Your task -
Up to and including the line with "## constraint.sdc", repeat every line of the listing exactly, beginning at the first.

--------------------

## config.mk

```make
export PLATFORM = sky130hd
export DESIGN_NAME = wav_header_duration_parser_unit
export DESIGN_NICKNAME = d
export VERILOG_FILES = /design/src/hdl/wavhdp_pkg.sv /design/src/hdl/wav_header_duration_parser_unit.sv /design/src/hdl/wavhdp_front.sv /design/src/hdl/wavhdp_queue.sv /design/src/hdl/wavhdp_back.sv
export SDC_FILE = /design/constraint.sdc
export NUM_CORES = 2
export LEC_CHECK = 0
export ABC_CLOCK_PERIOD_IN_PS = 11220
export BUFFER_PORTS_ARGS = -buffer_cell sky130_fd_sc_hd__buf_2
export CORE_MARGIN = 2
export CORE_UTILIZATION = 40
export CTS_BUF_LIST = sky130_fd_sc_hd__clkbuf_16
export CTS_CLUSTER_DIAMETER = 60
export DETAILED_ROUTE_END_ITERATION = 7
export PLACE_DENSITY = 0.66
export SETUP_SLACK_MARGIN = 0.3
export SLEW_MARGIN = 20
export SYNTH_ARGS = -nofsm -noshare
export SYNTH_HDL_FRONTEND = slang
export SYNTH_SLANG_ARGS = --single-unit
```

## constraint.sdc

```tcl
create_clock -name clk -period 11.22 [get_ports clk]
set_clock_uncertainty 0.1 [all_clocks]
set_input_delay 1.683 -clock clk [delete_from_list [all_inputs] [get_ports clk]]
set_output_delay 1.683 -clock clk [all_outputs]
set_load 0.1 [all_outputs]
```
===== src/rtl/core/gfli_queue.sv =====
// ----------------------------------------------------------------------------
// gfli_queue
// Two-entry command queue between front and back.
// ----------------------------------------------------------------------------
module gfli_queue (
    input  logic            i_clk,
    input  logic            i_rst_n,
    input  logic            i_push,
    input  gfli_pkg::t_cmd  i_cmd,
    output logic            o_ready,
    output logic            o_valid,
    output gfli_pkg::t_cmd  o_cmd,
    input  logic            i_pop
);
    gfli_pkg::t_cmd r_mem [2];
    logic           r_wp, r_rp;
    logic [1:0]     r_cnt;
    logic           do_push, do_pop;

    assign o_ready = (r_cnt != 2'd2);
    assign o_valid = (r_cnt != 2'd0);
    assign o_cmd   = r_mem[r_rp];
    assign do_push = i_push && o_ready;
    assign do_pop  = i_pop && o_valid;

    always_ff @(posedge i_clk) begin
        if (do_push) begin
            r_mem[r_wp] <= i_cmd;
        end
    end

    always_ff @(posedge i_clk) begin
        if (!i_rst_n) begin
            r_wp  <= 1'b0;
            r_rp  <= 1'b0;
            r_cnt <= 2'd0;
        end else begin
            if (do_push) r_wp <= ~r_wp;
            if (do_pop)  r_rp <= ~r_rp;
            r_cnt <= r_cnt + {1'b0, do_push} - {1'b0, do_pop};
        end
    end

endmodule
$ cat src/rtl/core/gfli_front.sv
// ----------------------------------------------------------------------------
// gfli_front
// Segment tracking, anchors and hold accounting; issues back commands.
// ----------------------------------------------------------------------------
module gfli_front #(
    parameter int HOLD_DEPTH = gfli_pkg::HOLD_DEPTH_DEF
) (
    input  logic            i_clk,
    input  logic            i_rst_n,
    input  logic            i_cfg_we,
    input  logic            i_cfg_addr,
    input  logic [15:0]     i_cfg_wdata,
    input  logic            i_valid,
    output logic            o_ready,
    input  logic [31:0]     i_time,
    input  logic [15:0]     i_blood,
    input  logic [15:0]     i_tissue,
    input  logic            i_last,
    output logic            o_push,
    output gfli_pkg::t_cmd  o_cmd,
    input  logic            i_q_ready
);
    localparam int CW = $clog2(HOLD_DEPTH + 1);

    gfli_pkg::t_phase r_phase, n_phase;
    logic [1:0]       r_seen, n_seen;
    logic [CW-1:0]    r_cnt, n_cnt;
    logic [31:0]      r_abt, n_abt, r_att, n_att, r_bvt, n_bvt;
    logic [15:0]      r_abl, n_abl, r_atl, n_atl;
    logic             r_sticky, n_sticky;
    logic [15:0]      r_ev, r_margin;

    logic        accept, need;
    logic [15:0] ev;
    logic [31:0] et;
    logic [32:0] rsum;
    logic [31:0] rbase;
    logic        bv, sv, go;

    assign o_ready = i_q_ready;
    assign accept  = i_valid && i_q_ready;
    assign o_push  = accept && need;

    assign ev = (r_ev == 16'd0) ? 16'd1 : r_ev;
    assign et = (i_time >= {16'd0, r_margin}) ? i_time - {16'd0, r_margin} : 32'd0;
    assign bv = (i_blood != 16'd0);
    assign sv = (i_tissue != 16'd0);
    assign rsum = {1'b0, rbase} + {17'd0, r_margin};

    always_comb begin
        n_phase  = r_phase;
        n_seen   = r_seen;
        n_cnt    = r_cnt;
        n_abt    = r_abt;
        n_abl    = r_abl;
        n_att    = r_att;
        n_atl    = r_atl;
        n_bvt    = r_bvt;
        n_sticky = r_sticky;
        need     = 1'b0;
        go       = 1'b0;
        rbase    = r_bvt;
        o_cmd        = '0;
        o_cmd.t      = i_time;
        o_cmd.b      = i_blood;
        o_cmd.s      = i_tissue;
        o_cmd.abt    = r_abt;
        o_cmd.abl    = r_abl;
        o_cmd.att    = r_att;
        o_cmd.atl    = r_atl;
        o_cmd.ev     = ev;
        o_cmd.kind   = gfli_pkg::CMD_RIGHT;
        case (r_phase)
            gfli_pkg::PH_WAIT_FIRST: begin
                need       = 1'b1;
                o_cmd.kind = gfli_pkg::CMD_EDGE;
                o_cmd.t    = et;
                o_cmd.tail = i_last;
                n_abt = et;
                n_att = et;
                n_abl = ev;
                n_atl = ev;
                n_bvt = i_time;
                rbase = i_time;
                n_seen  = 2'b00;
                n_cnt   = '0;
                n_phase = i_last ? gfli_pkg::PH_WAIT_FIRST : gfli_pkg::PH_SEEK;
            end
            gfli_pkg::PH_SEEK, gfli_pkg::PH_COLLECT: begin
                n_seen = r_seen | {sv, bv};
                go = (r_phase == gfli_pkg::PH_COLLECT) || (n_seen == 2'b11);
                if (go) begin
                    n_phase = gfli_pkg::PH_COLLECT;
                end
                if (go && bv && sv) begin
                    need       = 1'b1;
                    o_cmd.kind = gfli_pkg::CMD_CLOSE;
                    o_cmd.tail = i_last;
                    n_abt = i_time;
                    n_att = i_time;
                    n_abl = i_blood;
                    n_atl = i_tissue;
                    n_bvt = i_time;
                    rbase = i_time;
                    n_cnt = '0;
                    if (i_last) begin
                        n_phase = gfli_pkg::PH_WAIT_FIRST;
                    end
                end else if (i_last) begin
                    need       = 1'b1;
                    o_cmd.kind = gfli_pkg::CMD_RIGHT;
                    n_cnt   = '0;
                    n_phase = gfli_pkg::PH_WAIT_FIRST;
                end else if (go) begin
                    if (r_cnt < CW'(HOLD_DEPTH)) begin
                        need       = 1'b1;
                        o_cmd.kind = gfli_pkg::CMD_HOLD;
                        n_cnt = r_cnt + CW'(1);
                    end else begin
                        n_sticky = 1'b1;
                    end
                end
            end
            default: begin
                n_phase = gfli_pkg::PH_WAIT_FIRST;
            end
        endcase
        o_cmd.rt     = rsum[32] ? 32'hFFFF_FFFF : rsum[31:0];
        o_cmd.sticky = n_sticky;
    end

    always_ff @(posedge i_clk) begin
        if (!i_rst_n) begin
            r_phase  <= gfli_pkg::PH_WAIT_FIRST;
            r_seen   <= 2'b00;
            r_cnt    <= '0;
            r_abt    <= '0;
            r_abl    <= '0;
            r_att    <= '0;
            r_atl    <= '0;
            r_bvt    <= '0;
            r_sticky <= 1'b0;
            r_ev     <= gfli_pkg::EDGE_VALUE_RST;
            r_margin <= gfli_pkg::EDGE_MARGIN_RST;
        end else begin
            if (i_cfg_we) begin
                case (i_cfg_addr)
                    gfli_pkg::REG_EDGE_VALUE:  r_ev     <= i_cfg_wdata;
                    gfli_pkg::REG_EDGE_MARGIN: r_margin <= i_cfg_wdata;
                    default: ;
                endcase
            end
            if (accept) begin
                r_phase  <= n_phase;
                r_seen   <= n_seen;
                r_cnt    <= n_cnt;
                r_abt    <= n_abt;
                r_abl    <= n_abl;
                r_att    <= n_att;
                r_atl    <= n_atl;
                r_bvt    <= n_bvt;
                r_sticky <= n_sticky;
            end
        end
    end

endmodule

--------------------

Solved problem -
## config.mk

```make
export PLATFORM = sky130hd
export DESIGN_NAME = wav_header_duration_parser_unit
export DESIGN_NICKNAME = d
export VERILOG_FILES = /design/src/hdl/wavhdp_pkg.sv /design/src/hdl/wav_header_duration_parser_unit.sv /design/src/hdl/wavhdp_front.sv /design/src/hdl/wavhdp_queue.sv /design/src/hdl/wavhdp_back.sv
export SDC_FILE = /design/constraint.sdc
export NUM_CORES = 2
export LEC_CHECK = 0
export ABC_CLOCK_PERIOD_IN_PS = 11220
export BUFFER_PORTS_ARGS = -buffer_cell sky130_fd_sc_hd__buf_2
export CORE_MARGIN = 2
export CORE_UTILIZATION = 40
export CTS_BUF_LIST = sky130_fd_sc_hd__clkbuf_16
export CTS_CLUSTER_DIAMETER = 60
export DETAILED_ROUTE_END_ITERATION = 7
export PLACE_DENSITY = 0.66
export SETUP_SLACK_MARGIN = 0.3
export SLEW_MARGIN = 20
export SYNTH_ARGS = -nofsm -noshare
export SYNTH_HDL_FRONTEND = slang
export SYNTH_SLANG_ARGS = --single-unit
```

## constraint.sdc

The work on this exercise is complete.